One of the fundamental insights from physics is that very different systems sometimes follow the same mathematical equations. This is also true for simple epidemic models, which are studied increasingly because of their relevance for biological epidemics but also because they shed light on a wide range of other phenomena where ‘things spread’: computer viruses, forest fires, invasive species, and even to some extent corruption and criminal behaviour.

Avenues of transmission

To persist and propagate, epidemics need avenues of transmission. The more of these avenues that exist the higher the chance an epidemic will emerge, the quicker it will spread, and the bigger it will become. For instance, when humans first started to build cities they were afflicted by numerous outbreaks of previously unknown diseases that took advantage of the denser human proximity, and hence avenues for transmission, that city life afforded.

Superspreaders

Although the number of contacts through which a disease can be transmitted is the single most important determinant for outbreaks, the distribution of these contacts in the population takes a close second place.

In many relevant networks, such as social contact networks and sexual contact networks, some individuals have a very large number of contacts.
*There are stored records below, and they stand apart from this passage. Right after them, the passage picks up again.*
$ cat config.mk
export PLATFORM = sky130hd
export DESIGN_NAME = iirlp_cell
export DESIGN_NICKNAME = d
export VERILOG_FILES = /design/src/rtl/core/assert_macros.svh /design/src/rtl/core/iirlp_pkg.sv /design/src/rtl/core/iirlp_cell.sv
export SDC_FILE = /design/constraint.sdc
export NUM_CORES = 1
export LEC_CHECK = 0
export ABC_AREA = 1
export BUFFER_PORTS_ARGS = -buffer_cell sky130_fd_sc_hd__buf_2
export CELL_PAD_IN_SITES_DETAIL_PLACEMENT = 1
export CELL_PAD_IN_SITES_GLOBAL_PLACEMENT = 1
export CORE_ASPECT_RATIO = 2
export CORE_MARGIN = 5
export CORE_UTILIZATION = 30
export CTS_CLUSTER_SIZE = 24
export DETAILED_ROUTE_END_ITERATION = 8
export PLACE_DENSITY = 0.71
export SLEW_MARGIN = 20
export SYNTH_ARGS = -nofsm -noshare
export SYNTH_HDL_FRONTEND = slang
export SYNTH_SLANG_ARGS = --single-unit
$ cat constraint.sdc
create_clock -name clk_i -period 0.8 [get_ports clk_i]
set_input_delay 0 -clock clk_i [delete_from_list [all_inputs] [get_ports clk_i]]
set_output_delay 0 -clock clk_i [all_outputs]
set_load 0.02 [all_outputs]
These ‘hub’ individuals are for instance bus drivers, who, in a normal working day, have interactions with hundreds of different passengers.
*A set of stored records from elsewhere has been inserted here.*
==> src/rtl/p2g_pkg.sv <==
package p2g_pkg;

    // Field widths fixed by the interface
    localparam int COORD_W = 16;
    localparam int INV_W   = 16;
    localparam int CELL_W  = 7;

    // Scaled coordinate: Q8.8 times Q8.8 gives a signed Q16.16 product
    localparam int PROD_W  = COORD_W + INV_W + 1;
    // Cell arithmetic is done at this width, wide enough for any ceil result
    localparam int IDX_W   = 20;

    localparam int DEFAULT_GRID_SIDE = 128;
    localparam int QUEUE_DEPTH       = 4;

    localparam logic [INV_W-1:0] INV_CELL_RESET = 16'd512;

    typedef enum logic {
        OP_POINT = 1'b0,
        OP_FRAME = 1'b1
    } opcode_t;

    typedef enum logic [1:0] {
        ST_CLEAR,
        ST_IDLE,
        ST_CHECK
    } back_state_t;

endpackage

==> src/rtl/p2g_fifo.sv <==
module p2g_fifo #(
    parameter int WIDTH = 15,
    parameter int DEPTH = p2g_pkg::QUEUE_DEPTH,
    parameter int CNT_W = $clog2(DEPTH + 1)
) (
    input  logic             clk,
    input  logic             rst_n,
    input  logic             push,
    input  logic [WIDTH-1:0] push_data,
    input  logic             pop,
    output logic [WIDTH-1:0] head,
    output logic             empty,
    output logic [CNT_W-1:0] count
);
    import p2g_pkg::*;

    localparam int PTR_W = (DEPTH > 1) ? $clog2(DEPTH) : 1;
    localparam logic [PTR_W-1:0] LAST = PTR_W'(DEPTH - 1);

    logic [WIDTH-1:0] slot_reg [DEPTH];
    logic [PTR_W-1:0] wr_ptr_reg;
    logic [PTR_W-1:0] wr_ptr_next;
    logic [PTR_W-1:0] rd_ptr_reg;
    logic [PTR_W-1:0] rd_ptr_next;
    logic [CNT_W-1:0] count_reg;
    logic [CNT_W-1:0] count_next;

    always_comb begin
        wr_ptr_next = wr_ptr_reg;
        rd_ptr_next = rd_ptr_reg;
        count_next  = count_reg;
        if (push) begin
            wr_ptr_next = (wr_ptr_reg == LAST) ? '0 : wr_ptr_reg + 1'b1;
        end
        if (pop) begin
            rd_ptr_next = (rd_ptr_reg == LAST) ? '0 : rd_ptr_reg + 1'b1;
        end
        if (push && !pop) begin
            count_next = count_reg + 1'b1;
        end else if (pop && !push) begin
            count_next = count_reg - 1'b1;
        end
    end

    always_ff @(posedge clk or negedge rst_n) begin
        if (!rst_n) begin
            wr_ptr_reg <= '0;
            rd_ptr_reg <= '0;
            count_reg  <= '0;
        end else begin
            wr_ptr_reg <= wr_ptr_next;
            rd_ptr_reg <= rd_ptr_next;
            count_reg  <= count_next;
        end
    end

    always_ff @(posedge clk) begin
        if (push) begin
            slot_reg[wr_ptr_reg] <= push_data;
        end
    end

    assign head  = slot_reg[rd_ptr_reg];
    assign empty = (count_reg == '0);
    assign count = count_reg;

endmodule

==> config.mk <==
export PLATFORM = sky130hd
export DESIGN_NAME = p2g_fifo
export DESIGN_NICKNAME = d
export VERILOG_FILES = /design/src/rtl/p2g_pkg.sv /design/src/rtl/p2g_fifo.sv
export SDC_FILE = /design/constraint.sdc
export NUM_CORES = 1
export LEC_CHECK = 0
export BUFFER_PORTS_ARGS = -buffer_cell sky130_fd_sc_hd__buf_2
export CAP_MARGIN = 20
export CORE_MARGIN = 2
export CORE_UTILIZATION = 60
export CTS_CLUSTER_DIAMETER = 100
export DETAILED_ROUTE_END_ITERATION = 10
export HOLD_SLACK_MARGIN = 0.05
export PLACE_DENSITY = 0.83
export SETUP_SLACK_MARGIN = 0.05
export SLEW_MARGIN = 0
export SYNTH_ARGS = -nofsm -noshare
export SYNTH_HDL_FRONTEND = slang
export SYNTH_SLANG_ARGS = --single-unit
==> constraint.sdc <==
create_clock -name clk -period 3.9 [get_ports clk]
set_clock_uncertainty 0.05 [all_clocks]
set_input_delay 0.975 -clock clk [delete_from_list [all_inputs] [get_ports clk]]
set_output_delay 0.975 -clock clk [all_outputs]
set_load 0.01 [all_outputs]
==> flow_metrics.tcl <==
set metrics [dict create \
    antennaDiodeCount 0 \
    critical_path_class "reg -> out" \
    finalSetupViolCount 0 \
    routed_via_density 5.56 \
    worstPathCellList "mux4_1 > buf_2" \
    vdd_drop_max_mv 0.420 \
    syn_area_um2 2610 \
    dp_hpwl_mm 2.49 \
    antenna_found_initial 0 \
    yosys.area.top_type "edfxtp_1" \
    coreArea_um2 4090 \
    power_switching_share_pct 28.5 \
    crit_cells 2 \
    clkPwrFrac_pct 24.7 \
    drive_gt1_share_pct 37.8 \
    comb_power_share_pct 25.1 \
    startpoint "rd_ptr_reg[0]" \
    finalPower_mw 2.12 \
    wl_per_cell_um 18.4 \
    overflow 0 \
    fin_tns_setup_ns 0 \
    fin_ws_ns 0.812 \
    detail-route-antenna-nets 0 \
    critical_path.max_fanout 18 \
    cts_hold_buf 0 \
    rrSetupSlack_ns 2.14 \
    start_kind "flop" \
    clock_latency_ns 0.32 \
    p_leak_nw 1.12 \
    grt_setup_unrepaired "no" \
    routabilityCongestion 0.674 \
    cts_resized 0 \
    area_growth_pct 14.9 \
    cp_slowest_cell "dfrtp_1" \
    nets 185 \
    max_stage_delay_ns 0.93 \
    synth_seq_cells 67 \
    io_buffers 37 \
    ys_top_cells_by_area "edfxtp_1 (69%), mux4_1 (7.0%), mux4_2 (6.9%)" \
    syn_avg_cell_area_um2 22.7 \
    syn_nets 141 \
    min_period_ns 3.09 \
    status "finished, final reports clean" \
    dieArea_um2 4900 \
    initial_core_util_pct 63.9 \
    relSlewSlack_pct 39.6 \
    p_seq_share_pct 50.2 \
    min_path_type "in -> async" \
    synth_top_area_share_pct 69.0 \
    grt_pass1_wl_mm 6.58 \
    p_switching_uw 602 \
    drv_slew 0 \
    post-route-period-util_pct 79.2 \
    crit_end "head[13]" \
    reg2reg_depth 3 \
    cts_tree "done" \
    cts_root_buf "clkbuf_8" \
    cp.required_ns 2.87 \
    largest_reg_flops 60 \
    cp-end-kind "output pin" \
    drv_cap 0 \
    ys_types 18 \
    instances_no_fill 214 \
    clkTransAtPathRegs_ns 0.07 \
    regToRegStartpoint "wr_ptr_reg[0]" \
    htreeDepth 3 \
    place_inst 198 \
    wl_mm 3.94 \
    rows 23 \
    yosys_warnings 0 \
    pin_count 38 \
    intPower_mw 1.51 \
    place_ws_ns 1.10 \
    crit_family "flip-flops" \
    grt_pass1_vias 1363 \
    clock_sinks 67 \
    tightest_slew_ns 0.906 \
    grt_max_degree 19 \
    route.detailed.drc 0 \
    crit_buf_inv 1 \
    cts_buffer_depth 2 \
    hold_viol 0 \
    drt_iter0_drc 60 \
    dieWidth_um 70.0 \
    power_density_nw_per_um2 705 \
    clock.fmax_ghz 0.324 \
    layout_commonest_cell "edfxtp_1" \
    cts_setup_buffers 0 \
    cp.arrival_ns 2.06 \
    die_h_um 70.0 \
    vias 1190 \
    hold_slack_ns 0.424 \
    dr.pass1.iters 4 \
    grt.total_usage_pct 18.6 \
    cts_buffers 9 \
    ys_seq_area_share_pct 75.7 \
    final_cell_mix "edfxtp_1 (60), buf_2 (37), clkbuf_8 (9)" \
    r2r-end "slot_reg[0][0]" \
    netlist_instances 115 \
]
## through the flow
stage                     utilization [%]  area (um2)
after floorplan                         -        2610
after global placement               69.0        2820
after detailed placement             69.0        2820
after CTS                            73.5        3000
after global routing                 73.5        3000
final                                73.5        3000
## worst min path at each step
stage | start | to | cells after the start | slack [ns]
4_1_cts | rst_n | wr_ptr_reg[1] | 1 | 0.42
5_1_grt | rst_n | count[2] | 1 | 0.41
2_1_floorplan | count[2] | count[2] | 1 | 0.47
3_3_place_gp | count[2] | count[2] | 1 | 0.42
3_5_place_dp | count[2] | count[2] | 1 | 0.45
6_report | rst_n | wr_ptr_reg[1] | 1 | 0.42
## power by group through the flow
stage	Clock (mW)	Combinational, mW	Sequential [mW]
6_report	0.522	0.531	1.06
4_1_cts	0.534	0.545	1.07
2_1_floorplan	0	0.447	0.996
3_3_place_gp	0	0.518	1.07
5_1_grt	0.569	0.583	1.09
3_5_place_dp	0	0.541	1.08
## cell type report
class,instances,area [um2]
clock buffers,10,128
clock inverters,6,56.3
fillers,249,1080
inverters,4,15.0
multi-input cells,40,578
flip-flops and latches,67,1980
well taps,50,62.6
repair buffers,37,185
## cell usage after synthesis (all sizes together)
| master | count |
|---|---|
| nor3 | 1 |
| buf | 4 |
| ha | 6 |
| mux4 | 15 |
| xnor2 | 1 |
| dfrtp | 7 |
| nand2 | 2 |
| fa | 1 |
| and2 | 4 |
| nor2 | 3 |
| xor2 | 2 |
| mux2 | 3 |
| o21ai | 2 |
| edfxtp | 60 |
| inv | 4 |
## cells by family (layout without fill, tap and decap cells)
kind of cell,count (synthesis),after routing,synth area share [%]
flops,67,67,75.7
xor+xnor,3,3,1.01
simple gates,10,10,1.87
mux,18,18,15.2
buf+inv,8,57,2.16
compound gates,2,2,0.383
fa+ha+maj,7,7,3.64
## per-layer routing
layer | GRT usage [%] | wire (um)
met5 | 0 | 0
met4 | 8.33 | 38
met3 | 6.78 | 178
met1 | 21.3 | 1590
met2 | 31.4 | 2130
Note: power is estimated with default switching activity, not from simulation.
These high number of contacts with hubs come to bite us twice: Hubs are proportionally more likely to contract an epidemic disease, and once infected they are more likely to spread it. Due to this quadratic effect, hub individuals become so-called superspreaders of epidemics.

Attacking networks

From the perspective of flu, washing your hands is an attack that removes links across which it can spread, and getting vaccinated is an attack that removes a network node.

The maths of stopping epidemics is the same that we use when we want to attack (or protect) other networks.

The natural target for vaccination ‘attacks’ on a network is the superspreaders. At least in some models, vaccinating the top one per cent most-connected individuals has a greater impact on the disease than vaccinating the bottom 90%. This insight can be readily transferred to other applications, such as cybersecurity.

In a company, the employees that regularly send out a large number of emails and documents to multiple recipients are potential superspreaders of certain worms and viruses. So, it is sensible to make sure these employees particularly have received training that enables them to recognise these threats.

Fighting fire with fire

In the networks that are relevant to biological epidemics, we do not know with certainty who potential superspreaders are.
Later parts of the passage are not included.